# [TASK GOAL]
In the records below, find every line that contains "group" and list it.

# [EXERCISE INPUTS]
══════════════════════════════
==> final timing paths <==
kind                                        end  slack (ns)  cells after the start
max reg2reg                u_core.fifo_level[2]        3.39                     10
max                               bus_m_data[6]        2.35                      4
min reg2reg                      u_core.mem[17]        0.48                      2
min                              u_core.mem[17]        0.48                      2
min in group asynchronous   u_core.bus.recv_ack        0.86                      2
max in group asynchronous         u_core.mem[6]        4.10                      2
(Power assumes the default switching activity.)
══════════════════════════════
# [THE COMPLETED TASK]
min in group asynchronous   u_core.bus.recv_ack        0.86                      2
max in group asynchronous         u_core.mem[6]        4.10                      2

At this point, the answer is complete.